Three-dimensional methylhydrazinium (CH3NH2NH2+, MHy(+)) lead halides, related to the famous methylammonium (CH3NH3+, MA(+)) and formamidinium (CH(NH2)(2)(+), FA) perovskites, are attractive optoelectronic materials crystallizing in polar structures. In this work, temperature-dependent H-1 and Pb-207 magic-angle spinning (MAS) NMR, Raman as well as high-pressure Raman studies of CH3NH2NH2PbCl3 (MHyPbCl(3)) are reported. Raman spectroscopy reveals many similarities between phonon properties of MHy lead halides and the MA and FA analogues.
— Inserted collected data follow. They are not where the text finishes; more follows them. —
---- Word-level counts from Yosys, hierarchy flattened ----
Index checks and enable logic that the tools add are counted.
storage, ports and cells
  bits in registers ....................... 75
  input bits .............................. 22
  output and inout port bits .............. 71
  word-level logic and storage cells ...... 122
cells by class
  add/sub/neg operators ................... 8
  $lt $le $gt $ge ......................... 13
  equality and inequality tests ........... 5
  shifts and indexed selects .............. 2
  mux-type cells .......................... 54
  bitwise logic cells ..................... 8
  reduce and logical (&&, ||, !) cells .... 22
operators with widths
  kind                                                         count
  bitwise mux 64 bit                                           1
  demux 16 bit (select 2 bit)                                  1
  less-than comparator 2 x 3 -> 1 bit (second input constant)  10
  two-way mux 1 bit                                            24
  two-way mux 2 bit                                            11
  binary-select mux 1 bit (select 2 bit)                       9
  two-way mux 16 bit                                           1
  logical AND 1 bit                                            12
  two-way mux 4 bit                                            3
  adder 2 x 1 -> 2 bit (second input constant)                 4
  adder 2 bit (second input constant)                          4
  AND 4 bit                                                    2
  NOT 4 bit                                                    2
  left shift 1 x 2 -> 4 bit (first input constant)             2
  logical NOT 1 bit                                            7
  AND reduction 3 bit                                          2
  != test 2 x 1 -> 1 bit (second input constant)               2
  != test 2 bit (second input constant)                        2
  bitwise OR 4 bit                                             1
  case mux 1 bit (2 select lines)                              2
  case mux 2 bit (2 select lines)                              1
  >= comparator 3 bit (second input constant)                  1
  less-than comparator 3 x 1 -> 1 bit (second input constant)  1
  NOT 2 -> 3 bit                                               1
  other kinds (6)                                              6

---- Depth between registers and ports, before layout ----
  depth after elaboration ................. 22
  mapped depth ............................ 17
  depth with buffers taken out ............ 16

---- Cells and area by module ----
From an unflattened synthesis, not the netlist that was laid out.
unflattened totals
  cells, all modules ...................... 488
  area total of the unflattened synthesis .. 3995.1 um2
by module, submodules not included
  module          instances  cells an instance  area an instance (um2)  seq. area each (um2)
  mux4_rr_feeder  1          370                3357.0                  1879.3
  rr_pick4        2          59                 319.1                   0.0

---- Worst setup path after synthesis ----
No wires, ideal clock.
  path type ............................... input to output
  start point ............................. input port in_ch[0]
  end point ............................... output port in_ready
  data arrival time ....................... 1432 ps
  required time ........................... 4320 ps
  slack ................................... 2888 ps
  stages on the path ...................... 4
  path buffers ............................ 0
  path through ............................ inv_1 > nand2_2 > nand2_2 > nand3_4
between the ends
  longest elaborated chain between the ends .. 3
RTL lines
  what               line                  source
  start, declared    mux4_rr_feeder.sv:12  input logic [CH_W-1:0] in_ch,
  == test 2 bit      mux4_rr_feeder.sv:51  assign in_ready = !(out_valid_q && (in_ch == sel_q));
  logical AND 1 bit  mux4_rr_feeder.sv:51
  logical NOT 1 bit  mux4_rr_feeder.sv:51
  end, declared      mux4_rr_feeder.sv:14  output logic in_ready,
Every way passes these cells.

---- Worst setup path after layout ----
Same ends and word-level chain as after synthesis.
===== src/rtl/jk_cell.sv =====
// One JK flip-flop with synchronous active-low reset; the counter bank is
// built from these so every bit change goes through its J/K pair.
module jk_cell
    import jk_ctrl_pkg::*;
(
    input  logic clk,
    input  logic reset,
    input  logic j,
    input  logic k,
    output logic q
);

    logic q_q;

    always_ff @(posedge clk) begin
        if (!reset) begin
            q_q <= 1'b0;
        end else begin
            q_q <= jkNext({j, k}, q_q);
        end
    end

    assign q = q_q;

endmodule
In particular, these families of compounds show an increase in wavenumber of cage modes when large I- ions are replaced by smaller Br- and then Cl- ones. They also show strong sensitivity of the CH3 torsional mode on size of the cavity occupied by MHy(+) cation that decreases with decreasing size of the halide anion. The cage modes of MHyPbCl(3) are, however, observed at significantly lower wavenumbers than similar modes of MAPbCl(3) and FAPbCl(3), indicating higher softness of MHyPbCl(3). Temperature-dependent Raman and NMR studies demonstrate that the MHy(+) cations in MHyPbCl(3) are significantly less affected by the temperature-induced phase transition than the Pb-Cl framework. This suggests a displacive type of the phase transition dominated by tilting and deformation of the PbCl6 octahedra. Analysis of the Pb-207 MAS NMR spectra reveals the presence of two differently distorted PbCl6 octahedra and diminishing (increasing) distortion of the less (more) distorted octahedra in the high-temperature phase. Pressure-dependent Raman studies reveal the presence of a single first-order pressure-induced phase transition between 0.72 and 1.27 GPa. Analysis of the spectra indicates that the driving forces for the pressure-induced phase transition in MHyPbCl(3) are tilting and distortion of the PbCl6 octahedra accompanied by reorientation of MHy(+) cations. Raman spectra do not show evidence of any additional phase transition or amorphization up to 6.95 GPa.